A two-day conference going on in Sioux City is presenting new information and some off-the-wall topics, like humor, in dealing with mental illness. Kim Fischer-Culver is director of community services for Siouxland Mental Health Center, which is sponsoring “The Many Faces of Mental Illness and Mental Retardation.” It’s for providers, nurses and doctors, and even consumers of mental-health care services are at the conference.

Twin sisters, Caroline and Pamela Spiro, gave the keynote address Wednesday morning, telling how schizophrenia affected their family and their lives. One sister suffered from the disease, the other did not. Caroline grew up to become a psychiatrist while her sister Pamela was in and out of hospitals with hallucinations, though recently with anti-psychotic medications she’s into recovery. One of the presentations deals with the transition from “patient-hood to person-hood.”

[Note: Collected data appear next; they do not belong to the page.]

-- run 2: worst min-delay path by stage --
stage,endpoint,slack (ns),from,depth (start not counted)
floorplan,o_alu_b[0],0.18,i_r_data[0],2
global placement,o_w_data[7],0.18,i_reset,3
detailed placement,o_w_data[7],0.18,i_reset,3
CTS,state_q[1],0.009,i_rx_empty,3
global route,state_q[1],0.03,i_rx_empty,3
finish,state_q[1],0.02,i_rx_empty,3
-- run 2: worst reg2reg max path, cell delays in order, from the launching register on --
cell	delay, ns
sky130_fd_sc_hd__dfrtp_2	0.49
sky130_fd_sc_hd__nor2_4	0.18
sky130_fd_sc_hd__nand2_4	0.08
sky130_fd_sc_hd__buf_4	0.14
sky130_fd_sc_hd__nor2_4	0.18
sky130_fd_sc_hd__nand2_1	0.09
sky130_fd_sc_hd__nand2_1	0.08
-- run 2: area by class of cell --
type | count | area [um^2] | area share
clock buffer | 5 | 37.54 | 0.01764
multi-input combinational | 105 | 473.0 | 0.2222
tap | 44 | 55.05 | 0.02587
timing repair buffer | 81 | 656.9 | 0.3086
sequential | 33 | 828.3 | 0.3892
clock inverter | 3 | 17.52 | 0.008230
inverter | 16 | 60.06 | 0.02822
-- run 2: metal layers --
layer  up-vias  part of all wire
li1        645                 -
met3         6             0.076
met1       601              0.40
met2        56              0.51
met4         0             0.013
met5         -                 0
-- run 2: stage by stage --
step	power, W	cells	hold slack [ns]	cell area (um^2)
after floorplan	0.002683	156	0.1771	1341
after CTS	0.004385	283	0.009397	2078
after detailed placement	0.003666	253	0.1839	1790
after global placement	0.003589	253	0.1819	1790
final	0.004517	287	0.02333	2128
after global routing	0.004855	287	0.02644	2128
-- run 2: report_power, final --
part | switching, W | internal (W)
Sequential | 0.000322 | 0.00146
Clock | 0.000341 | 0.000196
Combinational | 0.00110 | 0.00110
==> src/rtl/mem_arb_pkg.sv <==
// Shared types and constants for the two-port memory bus arbiter.
package mem_arb_pkg;

    typedef enum logic [1:0] {
        IDLE,
        BUSY,
        RESP
    } arb_state_t;

    // Read data returned to a master whose transaction timed out.
    localparam int BUS_ERR_RDATA = 0;

endpackage

==> src/rtl/rr_pick2.sv <==
// Combinational two-way round-robin choice: on a tie the port not granted last wins.
module rr_pick2 (
    input  logic [1:0] req,
    input  logic       last_grant,
    output logic       gnt_valid,
    output logic       gnt_idx
);

    always_comb begin
        gnt_valid = |req;
        gnt_idx   = 1'b0;
        if (req == 2'b11) begin
            gnt_idx = ~last_grant;
        end else begin
            gnt_idx = req[1];
        end
    end

endmodule

==> src/rtl/mem_arbiter.sv <==
// Shares one ready/valid memory bus between two masters, one transaction at a time,
// with a watchdog that completes unanswered requests with bus_err.
module mem_arbiter
    import mem_arb_pkg::*;
#(
    parameter int ADDR_W  = 32,
    parameter int DATA_W  = 32,
    parameter int TIMEOUT = 15
) (
    input  logic                clk,
    input  logic                reset,
    input  logic                m0_ready,
    input  logic [ADDR_W-1:0]   m0_addr,
    input  logic [DATA_W-1:0]   m0_wdata,
    input  logic [DATA_W/8-1:0] m0_wstrb,
    output logic                m0_valid,
    output logic [DATA_W-1:0]   m0_rdata,
    input  logic                m1_ready,
    input  logic [ADDR_W-1:0]   m1_addr,
    input  logic [DATA_W-1:0]   m1_wdata,
    input  logic [DATA_W/8-1:0] m1_wstrb,
    output logic                m1_valid,
    output logic [DATA_W-1:0]   m1_rdata,
    output logic                s_ready,
    output logic [ADDR_W-1:0]   s_addr,
    output logic [DATA_W-1:0]   s_wdata,
    output logic [DATA_W/8-1:0] s_wstrb,
    input  logic                s_valid,
    input  logic [DATA_W-1:0]   s_rdata,
    output logic                bus_err
);

    localparam int              WD_W    = $clog2(TIMEOUT);
    localparam logic [WD_W-1:0] WD_LAST = WD_W'(TIMEOUT - 1);

    arb_state_t      state;
    logic            last_grant;
    logic [WD_W-1:0] wd;
    logic            gnt_valid;
    logic            gnt_idx;

    rr_pick2 u_pick (
        .req        ({m1_ready, m0_ready}),
        .last_grant (last_grant),
        .gnt_valid  (gnt_valid),
        .gnt_idx    (gnt_idx)
    );

    always_ff @(posedge clk) begin
        if (!reset) begin
            state      <= IDLE;
            last_grant <= 1'b1;
            wd         <= '0;
            s_ready    <= 1'b0;
            s_addr     <= '0;
            s_wdata    <= '0;
            s_wstrb    <= '0;
            m0_valid   <= 1'b0;
            m1_valid   <= 1'b0;
            m0_rdata   <= '0;
            m1_rdata   <= '0;
            bus_err    <= 1'b0;
        end else begin
            case (state)
                IDLE: begin
                    if (gnt_valid) begin
                        last_grant <= gnt_idx;
                        s_addr     <= gnt_idx ? m1_addr  : m0_addr;
                        s_wdata    <= gnt_idx ? m1_wdata : m0_wdata;
                        s_wstrb    <= gnt_idx ? m1_wstrb : m0_wstrb;
                        s_ready    <= 1'b1;
                        wd         <= '0;
                        state      <= BUSY;
                    end
                end
                BUSY: begin
                    // A response landing on the expiry cycle still counts as a normal completion.
                    if (s_valid) begin
                        s_ready <= 1'b0;
                        if (last_grant) begin
                            m1_rdata <= s_rdata;
                            m1_valid <= 1'b1;
                        end else begin
                            m0_rdata <= s_rdata;
                            m0_valid <= 1'b1;
                        end
                        state <= RESP;
                    end else if (wd == WD_LAST) begin
                        s_ready <= 1'b0;
                        bus_err <= 1'b1;
                        if (last_grant) begin
                            m1_rdata <= DATA_W'(BUS_ERR_RDATA);
                            m1_valid <= 1'b1;
                        end else begin
                            m0_rdata <= DATA_W'(BUS_ERR_RDATA);
                            m0_valid <= 1'b1;
                        end
                        state <= RESP;
                    end else if (wd != '1) begin
                        wd <= wd + 1'b1;
                    end
                end
                RESP: begin
                    m0_valid <= 1'b0;
                    m1_valid <= 1'b0;
                    bus_err  <= 1'b0;
                    state    <= IDLE;
                end
                default: state <= IDLE;
            endcase
        end
    end

endmodule

==> config.mk <==
export PLATFORM = sky130hd
export DESIGN_NAME = mem_arbiter
export DESIGN_NICKNAME = d
export VERILOG_FILES = /design/src/rtl/mem_arb_pkg.sv /design/src/rtl/rr_pick2.sv /design/src/rtl/mem_arbiter.sv
export SDC_FILE = /design/constraint.sdc
export NUM_CORES = 1
export LEC_CHECK = 0
export ABC_AREA = 1
export CAP_MARGIN = 5
export CORE_MARGIN = 5
export CORE_UTILIZATION = 37
export DETAILED_ROUTE_END_ITERATION = 8
export PLACE_DENSITY = 0.82
export REMOVE_ABC_BUFFERS = 1
export SETUP_SLACK_MARGIN = 0.3
export SYNTH_ARGS = -nofsm -noshare
export SYNTH_HDL_FRONTEND = slang
export SYNTH_HIERARCHICAL = 1
export SYNTH_SLANG_ARGS = --single-unit
==> constraint.sdc <==
create_clock -name clk -period 1.45 [get_ports clk]
set_clock_uncertainty 0.15 [all_clocks]
set_input_delay 0.145 -clock clk [delete_from_list [all_inputs] [get_ports clk]]
set_output_delay 0.145 -clock clk [all_outputs]
set_load 0.05 [all_outputs]
==> results of run 1 <==
## placed cells by master, fill, tap and decap left out, types with 48 or more instances in the layout
cell type and n:
a21oi_2 48, buf_12 159, buf_4 93, clkdlybuf4s50_1 171, dfxtp_2 79, dfxtp_4 62, inv_1 105, nand2_1 142
nand2_2 56, nand2_4 61, nand4_1 65, o211ai_1 69
## kinds of logic (layout without fill, tap and decap cells)
family | after synthesis | count (layout) | share of synthesized area
compound gates | 145 | 145 | 0.139
fa+ha+maj | 6 | 6 | 0.0116
buf+inv | 191 | 628 | 0.125
flops | 143 | 143 | 0.441
other cells | 0 | 1 | 0
simple gates | 415 | 416 | 0.283
## sequential cells by signal (all words and copies together), names as in the netlist
| name | count |
|---|---|
| s_wstrb | 4 |
| last_grant | 1 |
| m0_valid | 1 |
| m1_valid | 1 |
| s_wdata | 32 |
| s_ready | 1 |
| bus_err | 1 |
| s_addr | 32 |
| state | 2 |
| m1_rdata | 32 |
| m0_rdata | 32 |
| wd | 4 |
## what timing repair did
item                                    in CTS  in global routing
gates resized for setup                    284                286
endpoints found under the setup margin     279                279
gates cloned                                27                 13
buffers inserted                            36                 42
pin swaps                                   34                 34
hold buffers                                 3                  0
hold endpoints to repair                     1                  0
## stage by stage
stage / cell area [µm²] / hold WS, ns / TNS (ns)
finish: 15300 / 0.0579 / -33.15
floorplan: 6100 / 0.0936 / -379.07
CTS: 13700 / 0.0310 / -8.13
global placement: 11400 / 0.319 / -42.48
global route: 15300 / 0.0658 / -38.39
detailed placement: 11400 / 0.330 / -46.18
## synthesized netlist by cell type
cell type	instances
a21boi_0	1
a21oi_1	74
buf_1	5
buf_2	35
buf_4	2
buf_6	6
clkbuf_1	29
dfxtp_1	143
ha_1	6
inv_1	111
inv_2	3
nand2_1	259
nand2_2	1
nand3_1	76
nand3_2	2
nand4_1	65
nor2_1	10
nor2_2	1
o211ai_1	69
o21ai_0	1
or2_1	1
## worst max-delay path, stage by stage (launching register included)
cell and delay [ns]:
dfxtp_2 0.33, inv_2 0.08, ha_4 0.15, nand3_4 0.14, nand2_8 0.18, buf_12 0.17
nand4_1 0.23, a21oi_2 0.41
## power groups by stage
stage / Combinational (mW) / Clock (mW) / Sequential [mW]
3_5_place_dp: 5.08 / 0 / 4.79
2_1_floorplan: 1.16 / 0 / 5.80
3_3_place_gp: 5.01 / 0 / 4.78
4_1_cts: 6.28 / 4.30 / 4.79
6_report: 7.42 / 4.51 / 4.81
5_1_grt: 7.53 / 4.64 / 4.83
## worst max-delay path by stage
stage,startpoint,to,depth (start not counted)
after floorplan,last_grant,s_addr[0],6
after global placement,m0_ready,s_wdata[25],9
after detailed placement,m1_ready,s_wdata[16],8
after CTS,last_grant,s_addr[3],9
after global routing,wd[0],m1_rdata[17],7
final,wd[0],m1_rdata[17],7
## cell type report
| class | instances | area, µm² |
|---|---|---|
| Timing Repair Buffer | 480 | 6800 |
| Clock buffer | 17 | 425 |
| Fill cell | 515 | 1930 |
| Antenna cell | 1 | 2.50 |
| Clock inverter | 15 | 145 |
| Tap cell | 225 | 282 |
| Timing Repair inverter | 2 | 27.5 |
| Sequential cell | 143 | 3190 |
| Multi-Input combinational cell | 567 | 3970 |
| Inverter | 114 | 463 |
## routing by layer
metal	track usage	share of wire	vias to the layer above
li1	-	-	3860
met1	0.353	0.32	4637
met2	0.535	0.46	1077
met3	0.0672	0.11	412
met4	0.208	0.10	2
met5	0	0.00027	-
==> summary.txt, run 1 <==
Worst setup path
  – Reg2reg start: wd[0]
  – Crit path DAT: ~2.1 ns
  – R2R setup slack: -0.52 ns
  – Crit-path max FO: 12
  – Req. time, crit path: roughly 1.6 ns
  – CP endpoint kind: register
  – Kind of critical path: register to register
  – Worst reg2reg path depth: 7
  – FF-to-FF End: m1_rdata[17]
  – CP Launch Type: register

Run
  – Max Cap Viol: 0

Detailed routing
  – Via Count: roughly 10000
  – Post-DR wirelength/cell: roughly 31 µm
  – Drc violations: 0
  – First-pass detailed-route iteration total: 5
  – Vias per inst: about 6.4
  – Antenna Nets Post-Route: 0
  – Iter 0 DRT Violations: ~1400
  – WL final: about 48 mm

Yosys
  – Post-synthesis register bit count: ~140
  – Synth cell types: 21
  – Yosys warnings: 6
  – Synth top area cells: dfxtp_1 44%, nand2_1 15%, o211ai_1 8.0%, inv_1 6.4%, nand4_1 6.3%
  – Seq/Total Area, Yosys: 0.441
  – Avg Cell Area, Syn: 7.21 µm²
  – Netlist Area Pre-Place: 6490 µm²
  – Cell taking the most area after synthesis: dfxtp_1
  – Top cell type's share of synthesized area: 0.441
  – Synthesized instance count: 900

Timing
  – Final setup viols: about 140
  – Worst slew pin tran: just over 0.4 ns
  – Fin crit share: 1.36
  – Max-slew violation count: 0
  – RSZ-0062 raised after global routing: true
  – Fmax: between 500 and 600 MHz
  – Tmin final: approximately 2.0 ns
  – Final hold vios: 0
  – Setup ws final: -0.522 ns
  – Max_slew headroom: 0.722

Power
  – PwrDens: 1090 nW/µm²
  – Switching pwr: about 6.6 mW
  – Switching Share: 0.397
  – Worst vdd ir: 1.06 mV
  – Seq pwr share: 0.287
  – Logic pwr share: 0.443
  – Leakage: between 6 and 7 nW
  – Power Total: 16.7 mW
  – Clock share of power: 0.269
  – Internal power: 10.1 mW

Placement
  – IO Port Bufs: approximately 310
  – Final Wtd Congestion: between 0.8 and 0.9
  – Post-Place Worst Slack: -0.408 ns
  – Post-DP HPWL: roughly 17 mm
  – Dpl cells: around 1400

Global route
  – Overflow left after global routing: 0
  – Largest net degree at the start of global routing: 62
  – Initial antenna violation count: 2
  – GR Util All Layers: 0.314
  – First-pass GRT wire length: just under 50 mm
  – Vias in the first global route: slightly below 9000

Hold path
  – Cells on Worst Hold Path: 3
  – Hold worst-path end: last_grant
  – Worst hold start: reset
  – Worst hold path type: input port to register

Floorplanning
  – Die Height: 142 µm
  – Row cnt: 48
  – Core Box Area: roughly 17000 µm²
  – Die W: about 140 µm
  – Initial Utilization: 0.376
  – Die ar.: 20300 µm²
  – Num ports: between 300 and 400

Run status
  – Failing checks: setup timing
  – Status: finished with violations

Clock network
  – Clock Tree Buf Depth: 2
  – TritonCTS Buffers: 17
  – Clock latency on the worst-skew pair: 0.43 ns
  – Clock Sinks: 143
  – Clk slew on worst S/H paths: around 0.070 ns
  – CTS Root Cell: clkbuf_16
  – TritonCTS clock tree: yes
  – H-tree depth: 4

Layout
  – Non-Filler Instances: ~1600
  – P&R area growth vs syn: 136%
  – Layout Nets: ~1500
  – Layout cell share with drive strength beyond 1: 0.531
  – Util after Layout: 0.888
Note: power is estimated with default switching activity, not from simulation.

“Their mental illness is separate from who they are as a person,” she says, and there are lots of new medications and programs that help people live on their own, be more productive and empower themselves without having to rely on doctors and hospitals.

Fischer-Culver says changes in public attitudes about mental illness and in the ways it’s handled have improved things for clients and their families. Programs offered for outpatients have helped a lot of clients to live in the community instead of relying on hospitals where they’re isolated. The conference continues today (Thursday) at the Sioux City Convention Center.